Nothing but the lines from the one with "wirelength_um 65700 \" down to the one with "avgSynthCellArea_um2 6.35 \" should be returned, exactly and with both ends included, from the material below.

---------------

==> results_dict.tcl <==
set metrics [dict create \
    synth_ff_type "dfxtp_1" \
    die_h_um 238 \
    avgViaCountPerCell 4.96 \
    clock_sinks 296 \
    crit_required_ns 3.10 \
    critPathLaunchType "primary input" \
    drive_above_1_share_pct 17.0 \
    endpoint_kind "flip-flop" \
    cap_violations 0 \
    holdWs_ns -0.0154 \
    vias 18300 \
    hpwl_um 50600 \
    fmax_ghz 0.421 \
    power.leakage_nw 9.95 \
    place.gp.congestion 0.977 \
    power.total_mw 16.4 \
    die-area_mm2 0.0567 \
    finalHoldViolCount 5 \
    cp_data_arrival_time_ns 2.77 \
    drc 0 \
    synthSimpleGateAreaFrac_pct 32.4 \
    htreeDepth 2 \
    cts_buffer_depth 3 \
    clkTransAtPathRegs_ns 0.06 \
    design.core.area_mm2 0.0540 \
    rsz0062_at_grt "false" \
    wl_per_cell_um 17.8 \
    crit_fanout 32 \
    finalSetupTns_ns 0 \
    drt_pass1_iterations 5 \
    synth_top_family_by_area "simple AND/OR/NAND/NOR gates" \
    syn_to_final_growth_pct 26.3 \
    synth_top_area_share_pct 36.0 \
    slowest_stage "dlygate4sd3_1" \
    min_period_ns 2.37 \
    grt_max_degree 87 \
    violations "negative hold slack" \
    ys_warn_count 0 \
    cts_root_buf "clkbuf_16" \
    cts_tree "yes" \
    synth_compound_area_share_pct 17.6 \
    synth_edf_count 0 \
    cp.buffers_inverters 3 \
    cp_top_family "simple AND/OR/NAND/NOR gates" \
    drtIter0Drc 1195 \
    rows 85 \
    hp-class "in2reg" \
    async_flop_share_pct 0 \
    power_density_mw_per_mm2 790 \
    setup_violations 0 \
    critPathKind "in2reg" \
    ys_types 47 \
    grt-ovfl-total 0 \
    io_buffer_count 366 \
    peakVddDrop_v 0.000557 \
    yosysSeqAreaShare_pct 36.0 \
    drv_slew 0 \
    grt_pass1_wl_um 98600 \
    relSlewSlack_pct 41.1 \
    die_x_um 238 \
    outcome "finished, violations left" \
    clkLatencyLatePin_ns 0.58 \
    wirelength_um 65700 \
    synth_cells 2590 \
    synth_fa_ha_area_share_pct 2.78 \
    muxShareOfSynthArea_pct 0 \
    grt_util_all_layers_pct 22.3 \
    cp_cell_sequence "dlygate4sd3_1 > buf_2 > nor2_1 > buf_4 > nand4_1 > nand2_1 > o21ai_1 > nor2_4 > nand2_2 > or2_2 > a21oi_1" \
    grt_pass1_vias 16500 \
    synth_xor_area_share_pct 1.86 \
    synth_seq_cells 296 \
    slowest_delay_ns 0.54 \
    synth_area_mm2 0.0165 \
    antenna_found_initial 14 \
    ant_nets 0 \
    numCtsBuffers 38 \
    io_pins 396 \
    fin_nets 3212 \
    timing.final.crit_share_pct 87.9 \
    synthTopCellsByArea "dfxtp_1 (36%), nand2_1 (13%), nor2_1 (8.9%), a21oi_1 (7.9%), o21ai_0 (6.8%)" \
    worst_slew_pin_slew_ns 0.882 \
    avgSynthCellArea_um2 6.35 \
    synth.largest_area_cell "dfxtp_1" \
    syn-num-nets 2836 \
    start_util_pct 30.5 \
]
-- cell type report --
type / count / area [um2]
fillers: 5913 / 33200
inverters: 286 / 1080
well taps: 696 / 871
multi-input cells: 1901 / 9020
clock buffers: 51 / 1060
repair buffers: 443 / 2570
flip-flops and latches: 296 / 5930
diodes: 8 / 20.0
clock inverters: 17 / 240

---------------

▶ WRITTEN RESPONSE
    wirelength_um 65700 \
    synth_cells 2590 \
    synth_fa_ha_area_share_pct 2.78 \
    muxShareOfSynthArea_pct 0 \
    grt_util_all_layers_pct 22.3 \
    cp_cell_sequence "dlygate4sd3_1 > buf_2 > nor2_1 > buf_4 > nand4_1 > nand2_1 > o21ai_1 > nor2_4 > nand2_2 > or2_2 > a21oi_1" \
    grt_pass1_vias 16500 \
    synth_xor_area_share_pct 1.86 \
    synth_seq_cells 296 \
    slowest_delay_ns 0.54 \
    synth_area_mm2 0.0165 \
    antenna_found_initial 14 \
    ant_nets 0 \
    numCtsBuffers 38 \
    io_pins 396 \
    fin_nets 3212 \
    timing.final.crit_share_pct 87.9 \
    synthTopCellsByArea "dfxtp_1 (36%), nand2_1 (13%), nor2_1 (8.9%), a21oi_1 (7.9%), o21ai_0 (6.8%)" \
    worst_slew_pin_slew_ns 0.882 \
    avgSynthCellArea_um2 6.35 \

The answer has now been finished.